2.使用concurrent.futures的多线程下载任务

方式一:主要是concurrent.futures.Executor对象和concurrent.futures.Future对象

  1. futures.ThreadPoolExecutor(workers) 创建线程池Executor对象,指定工作线程的数量。
  2. executor.submit(download, index, pic_url) 把任务交给concurrent.futures.Executor对象,通过executor.submit() 创建concurrent.futures.Future对象。
  3. futures.as_completed(todo) concurrent.futures.as_completed函数的参数是一个Future对象列表,返回值是一个迭代器,在Future对象运行结束后返回Future对象。
  4. future.result(timeout)方法,会阻塞调用方所在的线程,直到有结果可返回.
import time
import requests
from concurrent import futures

def download(index, pic_url):
    resp = requests.get(pic_url)
    with open('down.png', 'wb') as fw:
        fw.write(resp.content)
    return index

if __name__ == '__main__':
    url = 'https://github.com/daacheng/PythonBasic/blob/master/pic/python_basic/tuple2.png'
    urls = [(index, url) for index in range(1, 6)]
    workers = len(urls)
    t0 = time.time()
    with futures.ThreadPoolExecutor(workers) as executor:
        todo = {executor.submit(download, index, pic_url) for index, pic_url in urls}
        for future in futures.as_completed(todo):
            # 本示例中调用future.result()方法绝不会阻塞,因为future是由as_completed函数产出。
            res = future.result()
            print('下载成功-{}'.format(res))

    elapsed = time.time() - t0
    print('下载耗时: {}'.format(elapsed))

运行结果

下载成功-4
下载成功-3
下载成功-2
下载成功-5
下载成功-1
下载耗时: 0.7290542125701904

方式二

executor.map()方法的作用与内置的map函数类似,download函数会在多个线程中并发调用, map方法返回一个生成器,因此可以迭代,获取各个线程返回的值。

import time
import requests
from concurrent import futures

def download(index, url):
    resp = requests.get(url)
    with open('down.png', 'wb') as fw:
        fw.write(resp.content)
    return index

if __name__ == '__main__':
    url = 'https://github.com/daacheng/PythonBasic/blob/master/pic/python_basic/tuple2.png'
    urls = [(index, url) for index in range(1, 6)]
    workers = len(urls)
    t0 = time.time()
    with futures.ThreadPoolExecutor(workers) as executor:
        download_tasks_res = executor.map(download, (i[0] for i in urls), (i[1] for i in urls))

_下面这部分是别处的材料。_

**src/rtl/core/two_sided_bump_allocator_assert.svh**
```systemverilog
// Assertion macros for the two-sided bump allocator.
`ifndef TWO_SIDED_BUMP_ALLOCATOR_ASSERT_SVH
`define TWO_SIDED_BUMP_ALLOCATOR_ASSERT_SVH
`ifndef SYNTH
`define TSBA_ASSERT_SAME(label, clk, rst, cond, prop) \
  label: assert property (@(posedge clk) disable iff (rst) (cond) |-> (prop)) \
    else $error("assertion failed");
`define TSBA_ASSERT_NEXT(label, clk, rst, cond, prop) \
  label: assert property (@(posedge clk) disable iff (rst) (cond) |=> (prop)) \
    else $error("assertion failed");
`else
`define TSBA_ASSERT_SAME(label, clk, rst, cond, prop)
`define TSBA_ASSERT_NEXT(label, clk, rst, cond, prop)
`endif
`endif

```
**src/rtl/core/tsba_pkg.sv**
```systemverilog
// Shared types and constants for the two-sided bump allocator.
package tsba_pkg;

  localparam int ADDR_BITS_DEFAULT = 32;
  localparam int DATA_W = 32;
  localparam int CFG_INDEX_W = 2;

  localparam logic [7:0] ALIGN_16_M1  = 8'h0f;
  localparam logic [7:0] ALIGN_64_M1  = 8'h3f;
  localparam logic [7:0] ALIGN_256_M1 = 8'hff;

  typedef enum logic {
    ACT_ALLOC  = 1'b0,
    ACT_REINIT = 1'b1
  } action_t;

  typedef enum logic [1:0] {
    ALIGN_16  = 2'd0,
    ALIGN_64  = 2'd1,
    ALIGN_256 = 2'd2
  } align_t;

  typedef enum logic [1:0] {
    ST_OK     = 2'd0,
    ST_OOM    = 2'd1,
    ST_ZERO   = 2'd2,
    ST_REINIT = 2'd3
  } status_t;

  typedef enum logic [CFG_INDEX_W-1:0] {
    REG_GLOBAL_BASE = 2'd0,
    REG_GLOBAL_SIZE = 2'd1,
    REG_DEBUG_BASE  = 2'd2,
    REG_DEBUG_SIZE  = 2'd3
  } cfg_reg_t;

  typedef struct packed {
    action_t           action;
    logic              heap_select;
    logic              from_top;
    logic [1:0]        alignment;
    logic [DATA_W-1:0] request_size;
    logic              zero_fill;
  } req_t;

  typedef struct packed {
    logic [DATA_W-1:0] address;
    status_t           status;
    logic              clear_request;
    logic [DATA_W-1:0] bottom_used;
  } res_t;

endpackage

```
**src/rtl/core/tsba_cfg.sv**
```systemverilog
// Heap configuration registers and the pointer values they load at reinit.
module tsba_cfg #(
  parameter int ADDR_BITS = tsba_pkg::ADDR_BITS_DEFAULT
) (
  input  logic                                clk,
  input  logic                                rst,
  input  logic                                cfg_valid,
  output logic                                cfg_ready,
  input  logic [tsba_pkg::CFG_INDEX_W-1:0]    cfg_index,
  input  logic [tsba_pkg::DATA_W-1:0]         cfg_data,
  output logic [1:0][ADDR_BITS-1:0]           load_base,
  output logic [1:0][ADDR_BITS-1:0]           load_top
);

  logic [1:0][tsba_pkg::DATA_W-1:0] base;
  logic [1:0][tsba_pkg::DATA_W-1:0] size;

  assign cfg_ready = 1'b1;

  always_ff @(posedge clk) begin
    if (rst) begin
      base <= '0;
      size <= '0;
    end else if (cfg_valid && cfg_ready) begin
      case (cfg_index)
        tsba_pkg::REG_GLOBAL_BASE: base[0] <= cfg_data;
        tsba_pkg::REG_GLOBAL_SIZE: size[0] <= cfg_data;
        tsba_pkg::REG_DEBUG_BASE:  base[1] <= cfg_data;
        tsba_pkg::REG_DEBUG_SIZE:  size[1] <= cfg_data;
        default: ;
      endcase
    end
  end

  // The top end saturates at the highest address when base plus size wraps.
  always_comb begin
    logic [ADDR_BITS:0] sum;
    for (int h = 0; h < 2; h++) begin
      load_base[h] = ADDR_BITS'(base[h]);
      sum = {1'b0, ADDR_BITS'(base[h])} + {1'b0, ADDR_BITS'(size[h])};
      load_top[h] = sum[ADDR_BITS] ? '1 : sum[ADDR_BITS-1:0];
    end
  end

endmodule

```
**src/rtl/core/tsba_alloc.sv**
```systemverilog
// Single-pass allocation datapath for one heap: alignment, bounds and result.
module tsba_alloc #(
  parameter int ADDR_BITS = tsba_pkg::ADDR_BITS_DEFAULT
) (
  input  tsba_pkg::req_t        req,
  input  logic [ADDR_BITS-1:0]  lo_ptr,
  input  logic [ADDR_BITS-1:0]  hi_ptr,
  input  logic [ADDR_BITS-1:0]  lo_base,
  output tsba_pkg::res_t        res,
  output logic                  bot_wr,
  output logic                  top_wr,
  output logic [ADDR_BITS-1:0]  new_ptr
);

  localparam int CW = ((ADDR_BITS > tsba_pkg::DATA_W) ? ADDR_BITS : tsba_pkg::DATA_W) + 1;

  logic [ADDR_BITS-1:0] am1;
  logic [ADDR_BITS-1:0] mask;
  logic [ADDR_BITS:0]   bsum;
  logic                 bwrap;
  logic [ADDR_BITS-1:0] bstart;
  logic [CW-1:0]        size_c;
  logic [CW-1:0]        bend;
  logic [CW-1:0]        tdiff;
  logic [ADDR_BITS-1:0] tstart;
  logic [ADDR_BITS-1:0] addr;
  logic [ADDR_BITS-1:0] bot_after;

  always_comb begin
    case (req.alignment)
      tsba_pkg::ALIGN_64:  am1 = ADDR_BITS'(tsba_pkg::ALIGN_64_M1);
      tsba_pkg::ALIGN_256: am1 = ADDR_BITS'(tsba_pkg::ALIGN_256_M1);
      default:             am1 = ADDR_BITS'(tsba_pkg::ALIGN_16_M1);
    endcase
  end

  assign mask   = ~am1;
  assign bsum   = {1'b0, lo_ptr} + {1'b0, am1};
  assign bwrap  = bsum[ADDR_BITS];
  assign bstart = bsum[ADDR_BITS-1:0] & mask;
  assign size_c = CW'(req.request_size);
  assign bend   = CW'(bstart) + size_c;
  assign tdiff  = CW'(hi_ptr) - size_c;
  assign tstart = ADDR_BITS'(tdiff) & mask;

  always_comb begin
    res.status        = tsba_pkg::ST_OK;
    res.clear_request = 1'b0;
    bot_wr            = 1'b0;
    top_wr            = 1'b0;
    new_ptr           = bend[ADDR_BITS-1:0];
    addr              = '0;
    if (req.action == tsba_pkg::ACT_REINIT) begin
      res.status = tsba_pkg::ST_REINIT;
    end else if (!req.from_top) begin
      if (size_c == '0) begin
        addr       = bstart;
        res.status = tsba_pkg::ST_ZERO;
      end else if (bwrap || size_c > CW'(~bstart) || CW'(hi_ptr) < bend) begin
        res.status = tsba_pkg::ST_OOM;
      end else begin
        bot_wr            = 1'b1;
        addr              = bstart;
        res.clear_request = req.zero_fill;
      end
    end else begin
      new_ptr = tstart;
      if (size_c == '0) begin
        addr       = hi_ptr & mask;
        res.status = tsba_pkg::ST_ZERO;
      end else if (size_c > CW'(hi_ptr) || lo_ptr >= tstart) begin
        res.status = tsba_pkg::ST_OOM;
      end else begin
        top_wr            = 1'b1;
        addr              = tstart;
        res.clear_request = req.zero_fill;
      end
    end
    // After a reinit the bottom pointer equals its base, so usage reads zero.
    bot_after   = bot_wr ? new_ptr : lo_ptr;
    res.address = tsba_pkg::DATA_W'(addr);
    res.bottom_used = (req.action == tsba_pkg::ACT_REINIT) ? '0 :
                      tsba_pkg::DATA_W'(bot_after - lo_base);
  end

endmodule

```
**src/rtl/core/two_sided_bump_allocator.sv**
```systemverilog
// Top level of the two-sided bump allocator: beat registers and heap pointers.
//
//  channel  direction  handshake            payload
//  in       input      in_valid / in_stall  action heap_select from_top alignment
//                                           request_size zero_fill
//  out      output     out_valid/out_stall  address status clear_request bottom_used
//  cfg      input      cfg_valid/cfg_ready  cfg_index cfg_data
//
// One beat per cycle while out_stall is low; a beat sits in the input register while
// align, add and compare act on it; result and pointer write back share an edge.
// Reset clears the configuration registers and all heap pointers to zero.
// A stalled result holds the input register, which then stalls the input side.
`include "two_sided_bump_allocator_assert.svh"
module two_sided_bump_allocator #(
  parameter int ADDR_BITS = tsba_pkg::ADDR_BITS_DEFAULT
) (
  input  logic                             clk,
  input  logic                             rst,
  input  logic                             in_valid,
  output logic                             in_stall,
  input  logic                             action,
  input  logic                             heap_select,
  input  logic                             from_top,
  input  logic [1:0]                       alignment,
  input  logic [tsba_pkg::DATA_W-1:0]      request_size,
  input  logic                             zero_fill,
  output logic                             out_valid,
  input  logic                             out_stall,
  output logic [tsba_pkg::DATA_W-1:0]      address,
  output logic [1:0]                       status,
  output logic                             clear_request,
  output logic [tsba_pkg::DATA_W-1:0]      bottom_used,
  input  logic                             cfg_valid,
  output logic                             cfg_ready,
  input  logic [tsba_pkg::CFG_INDEX_W-1:0] cfg_index,
  input  logic [tsba_pkg::DATA_W-1:0]      cfg_data
);

  logic                        in_full;
  tsba_pkg::req_t              in_req;
  tsba_pkg::res_t              out_res;
  tsba_pkg::res_t              res;
  logic                        advance;
  logic                        accept;
  logic                        bot_wr;
  logic                        top_wr;
  logic [ADDR_BITS-1:0]        new_ptr;
  logic [1:0][ADDR_BITS-1:0]   load_base;
  logic [1:0][ADDR_BITS-1:0]   load_top;
  logic [1:0][ADDR_BITS-1:0]   bottom_free;
  logic [1:0][ADDR_BITS-1:0]   top_ptr;
  logic [1:0][ADDR_BITS-1:0]   bottom_base;

  tsba_cfg #(.ADDR_BITS(ADDR_BITS)) u_cfg (
    .clk       (clk),
    .rst       (rst),
    .cfg_valid (cfg_valid),
    .cfg_ready (cfg_ready),
    .cfg_index (cfg_index),
    .cfg_data  (cfg_data),
    .load_base (load_base),
    .load_top  (load_top)
  );

  tsba_alloc #(.ADDR_BITS(ADDR_BITS)) u_alloc (
    .req      (in_req),
    .lo_ptr   (bottom_free[in_req.heap_select]),
    .hi_ptr   (top_ptr[in_req.heap_select]),
    .lo_base  (bottom_base[in_req.heap_select]),
    .res      (res),
    .bot_wr   (bot_wr),
    .top_wr   (top_wr),
    .new_ptr  (new_ptr)
  );

  assign advance  = in_full && (!out_valid || !out_stall);
  assign in_stall = in_full && !advance;
  assign accept   = in_valid && !in_stall;

  always_ff @(posedge clk) begin
    if (rst) begin
      in_full <= 1'b0;
    end else if (accept) begin
      in_full <= 1'b1;
    end else if (advance) begin
      in_full <= 1'b0;
    end
  end

  always_ff @(posedge clk) begin
    if (accept) begin
      in_req.action       <= tsba_pkg::action_t'(action);
      in_req.heap_select  <= heap_select;
      in_req.from_top     <= from_top;
      in_req.alignment    <= alignment;
      in_req.request_size <= request_size;
      in_req.zero_fill    <= zero_fill;
    end
  end

  always_ff @(posedge clk) begin
    if (rst) begin
      out_valid <= 1'b0;
    end else if (advance) begin
      out_valid <= 1'b1;
    end else if (!out_stall) begin
      out_valid <= 1'b0;
    end
  end

  always_ff @(posedge clk) begin
    if (advance) begin
      out_res <= res;
    end
  end

  always_ff @(posedge clk) begin
    if (rst) begin
      bottom_free <= '0;
      top_ptr     <= '0;
      bottom_base <= '0;
    end else if (advance) begin
      if (in_req.action == tsba_pkg::ACT_REINIT) begin
        bottom_free <= load_base;
        bottom_base <= load_base;
        top_ptr     <= load_top;
      end else if (bot_wr) begin
        bottom_free[in_req.heap_select] <= new_ptr;
      end else if (top_wr) begin
        top_ptr[in_req.heap_select] <= new_ptr;
      end
    end
  end

  assign address       = out_res.address;
  assign status        = out_res.status;
  assign clear_request = out_res.clear_request;
  assign bottom_used   = out_res.bottom_used;

  `TSBA_ASSERT_SAME(a_oom_no_addr, clk, rst,
                    out_valid && status == tsba_pkg::ST_OOM,
                    address == '0 && clear_request == 1'b0)
  `TSBA_ASSERT_NEXT(a_reinit_result, clk, rst,
                    advance && in_req.action == tsba_pkg::ACT_REINIT,
                    out_valid && status == tsba_pkg::ST_REINIT && bottom_used == '0)
  `TSBA_ASSERT_NEXT(a_held_item, clk, rst, in_full && !advance,
                    in_full && $stable(in_req))

endmodule

```
**config.mk**
```make
export PLATFORM = sky130hd
export DESIGN_NAME = two_sided_bump_allocator
export DESIGN_NICKNAME = d
export VERILOG_FILES = /design/src/rtl/core/tsba_pkg.sv /design/src/rtl/core/tsba_cfg.sv /design/src/rtl/core/tsba_alloc.sv /design/src/rtl/core/two_sided_bump_allocator.sv
export VERILOG_INCLUDE_DIRS = /design/src /design/src/rtl/core
export SDC_FILE = /design/constraint.sdc
export NUM_CORES = 1
export LEC_CHECK = 0
export BUFFER_PORTS_ARGS = -buffer_cell sky130_fd_sc_hd__buf_2
export CORE_MARGIN = 5
export CORE_UTILIZATION = 30
export DETAILED_ROUTE_END_ITERATION = 8
export PLACE_DENSITY = 0.48
export SYNTH_ARGS = -nofsm -noshare
export SYNTH_HDL_FRONTEND = slang
export SYNTH_SLANG_ARGS = --single-unit
```
**constraint.sdc**
```tcl
create_clock -name clk -period 11.7 [get_ports clk]
set_input_delay 1.17 -clock clk [delete_from_list [all_inputs] [get_ports clk]]
set_output_delay 1.17 -clock clk [all_outputs]
set_load 0.1 [all_outputs]
```
==> metrics <==
fmax 91.58 MHz; HP Class reg2reg; post-synthesis register bit count 423; Slowest-stage cell, CP edfxtp_1; drt drc 0; post-synthesis simple-gate area fraction 17.82%; post-synthesis adder-cell area fraction 9.898%; most used flip-flop cell after synthesis dfxtp_1; CTS tree yes; Hold Path End top_ptr[34]$_SDFFE_PP0P_; Pwr per Cell Area 132.4 mW/mm^2; Bufs and invs on worst path 5; critical path required time 12020 ps; EDFF count, synth 101; initial antenna violation count 6; die area 0.09950 mm^2; core area 0.09291 mm^2; Area growth, synth to finish 12.64%; clk_skew 31.62 ps; drt pass-1 iters 5; Detail Route Antenna Nets 0; FF/Latch Area 0.009479 mm^2; Die Y 315.4 um; Mean Syn Cell Area 8.091 um^2; hold_ws 451.8 ps; final core occ 33.93%; Peak supply drop 0.1071 mV; Post-Synth XOR/XNOR Area 4.757%; Crit. End Element flip-flop; Pleak 12.79 nW; Final Hold Fails 0; reg2reg end bottom_used[28]$_SDFFCE_PP0P_; synthesized area 0.02799 mm^2; global-route wire length before repair 157900 um; gpl congestion 0.9160; clock sink count 423; endpoints failing setup 0; Max clock buf depth 3; Synth cell types 82; vias after detailed routing 25400; fin. max-slew vios 0; Via density 5.299; routed wire length 107200 um; R2R cell count 42; Slew @ Worst Pin 1171 ps; Root Buffer clkbuf_16; yosys warns 0; Hold Buf Count CTS 0; mean routed wirelength per cell 22.38 um; Top delay family on crit path compound AO/OA/AOI/OAI gates; synthesized netlist cell count 3459; DPL Wire Length 80720 um; most used cell, CP a21o_1; nets 3798; Max-Cap Viols 0; Filler cells 9910; outcome complete, no violations; area occupied by multi-input gates 0.01725 mm^2; post-place instance area 0.02983 mm^2; clock latency on the worst-skew pair 620 ps; vias in the first global route 24070; Die X 315.4 um; Crit Path Max Fanout 33; clk slew on worst S/H paths 60 ps; layout cell share with drive strength beyond 1 9.949%; setup_tns 0 ps; CTS Buf Count 50; Compound-Gate Fraction of Synth Area 23.32%; Hold Crit Depth 2; Post-synth ARST share 0%; slew margin rel. 21.74%; largest family of logic cells by synthesized area compound AO/OA/AOI/OAI gates; design area 0.03153 mm^2; FF-to-FF Start in_req[36]$_DFFE_PP_; DRT iter0 DRCs 2285; I/O pin count 147; crit path kind reg2reg; Buffers on Ports 141; grt ovf 0; Seq/Total Area, Yosys 33.87%; initial core utilization 30.12%; largest net degree at the start of global routing 121; mux share of post-synthesis cell area 5.490%; GRT Total Usage 20.75%; Tmin final 10920 ps; CP peak stage delay 490 ps; row cnt 112; H-tree depth 2; final period utilization 93.33%; total chip power 0.004175 W; Worst Path Arrival 11240 ps; Hold Crit Start top_ptr[34]$_SDFFE_PP0P_; FF-to-FF setup slack 780 ps; crit start category flip-flop; RSZ-0062 raised after global routing no
## sequential cells by signal, indices dropped and copies added (netlist names), 2 cells and up
name and cells:
u_cfg.size 64, bottom_free 64, status 2, bottom_used 32
top_ptr 64, address 28, in_req 38, bottom_base 64
u_cfg.load_base 64
## metrics by stage
stage / setup slack, ps / instances
after floorplan: 1585 / 3462
after global placement: 364.3 / 4701
after detailed placement: 332.1 / 4701
after CTS: 281.0 / 4789
after global routing: 66.35 / 4792
final: 780.5 / 4793
## timing repair
item	in CTS	in global routing
setup endpoints to repair	0	11
hold endpoints to repair	0	0
gates resized for setup	0	5
buffers inserted	0	3
## cell type report
type                       instances  area share [%]
tap                             1254           4.977
sequential                       423           30.07
antenna                            1        0.007938
clock buffer                      73           4.596
clock inverter                    15          0.6549
multi-input combinational       2710           54.73
timing repair buffer             183           3.370
inverter                         134           1.595
## worst register-to-register path, delay by kind of cell, from the launching register on
family	cells	cell delay [ps]
adders and majority gates	4	1490
and+or+nand+nor	5	1000
muxes	1	330
AOI/OAI and AO/OA	24	5610
buffers and inverters	5	1020
DFF	1	490
xor gates and xnor gates	3	690
## metal layers
metal | wire length (um) | vias to the layer above | global-route usage (%) | share of wire, %
met2 | 45270 | 712 | 31.33 | 42
met5 | 66 | - | 0 | 0.062
li1 | - | 12460 | - | -
met3 | 6001 | 134 | 2.661 | 5.6
met1 | 52390 | 12080 | 30.87 | 49
met4 | 3521 | 10 | 6.177 | 3.3
## cells in the mapped netlist (18+ instances only)
cell      instances  area share (%)
a21o_1           87             2.3
o21ai_0         150             2.7
o21a_1           37            0.99
o31ai_1          19            0.51
ha_1            215             9.6
a22oi_1          27            0.72
inv_1           134             1.8
dfxtp_1         322              23
xnor2_1         106             3.3
nand4_1          31            0.69
nand3_1          56             1.0
nand2_1         557             7.5
a21oi_1         431             7.7
a211oi_1         80             2.1
nor2b_1          18            0.40
edfxtp_1        101              11
o211ai_1         28            0.75
nor2_1          294             3.9
clkbuf_1        150             2.0
nor3_1           49            0.88
mux2i_1         104             3.7
mux2_2           44             1.8
nand2b_1         33            0.74
o21bai_1         18            0.48
xor2_1           46             1.4
a31oi_1          29            0.65
## layout by cell type, fill, tap and decap left out, drive strengths merged, types with 19 or more instances in the layout
master  netlist  layout
mux2i       104     104
nand2b       33      33
nand2       557     557
nand3        56      56
a311oi       20      20
a21o         87      87
nor2        299     299
o21ai       158     158
clkbuf      150      74
o211ai       28      28
o31ai        19      19
nand4        31      31
nor3         50      50
o21a         37      37
inv         134     134
edfxtp      101     101
a31oi        29      29
xnor2       106     106
buf          45     182
dfxtp       322     322
ha          215     215
xor2         46      46
a21oi       431     431
a22oi        28      28
mux2         44      44
a211oi       80      80
## power breakdown
group | switching [W] | total [W] | leakage (nW) | internal (W)
combinational | 0.000674 | 0.000971 | 8.39 | 0.000297
clock | 0.000666 | 0.00159 | 0.799 | 0.000925
sequential | 0.0000519 | 0.00161 | 3.60 | 0.00156
## logic make-up (layout without fill, tap and decap cells)
kind of cell / Yosys count / count (layout)
compound gates: 1041 / 1041
xor+xnor: 152 / 152
fa+ha+maj: 219 / 219
buf+inv: 329 / 405
flops: 423 / 423
mux: 148 / 148
other cells: 2 / 6
simple gates: 1145 / 1145
## worst max path at each step
| stage | start | slack [ps] | end | cells past startpoint |
|---|---|---|---|---|
| after global routing | in_req[34]$_DFFE_PP_ | 70 | bottom_used[28]$_SDFFCE_PP0P_ | 41 |
| after floorplan | in_req[36]$_DFFE_PP_ | 1590 | bottom_used[28]$_SDFFCE_PP0P_ | 46 |
| after detailed placement | in_req[36]$_DFFE_PP_ | 330 | bottom_used[28]$_SDFFCE_PP0P_ | 41 |
| after CTS | in_req[36]$_DFFE_PP_ | 280 | bottom_used[28]$_SDFFCE_PP0P_ | 41 |
| final | in_req[36]$_DFFE_PP_ | 780 | bottom_used[28]$_SDFFCE_PP0P_ | 42 |
| after global placement | in_req[36]$_DFFE_PP_ | 360 | bottom_used[28]$_SDFFCE_PP0P_ | 41 |
No activity file was read; power rests on OpenSTA's default activity.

        for res in download_tasks_res:
            print('下载成功-{}'.format(res))

    elapsed = time.time() - t0
    print('下载耗时: {}'.format(elapsed))

运行结果

下载成功-1
下载成功-2
下载成功-3
下载成功-4
下载成功-5
下载耗时: 0.5195839405059814

3. futures.ProcessPoolExecutor与futures.ThreadPoolExecutor的用法类似

对CPU密集型工作来说,要启动多个进程,规避GIL。创建多个进程最简单的方式是用futures.ProcessPoolExecutor 类。对于比较复杂的多线程,多进程使用场景,还是要用threading和multiprocessing来替代futures.ThreadPoolExecutor和futures.ProcessPoolExecutor。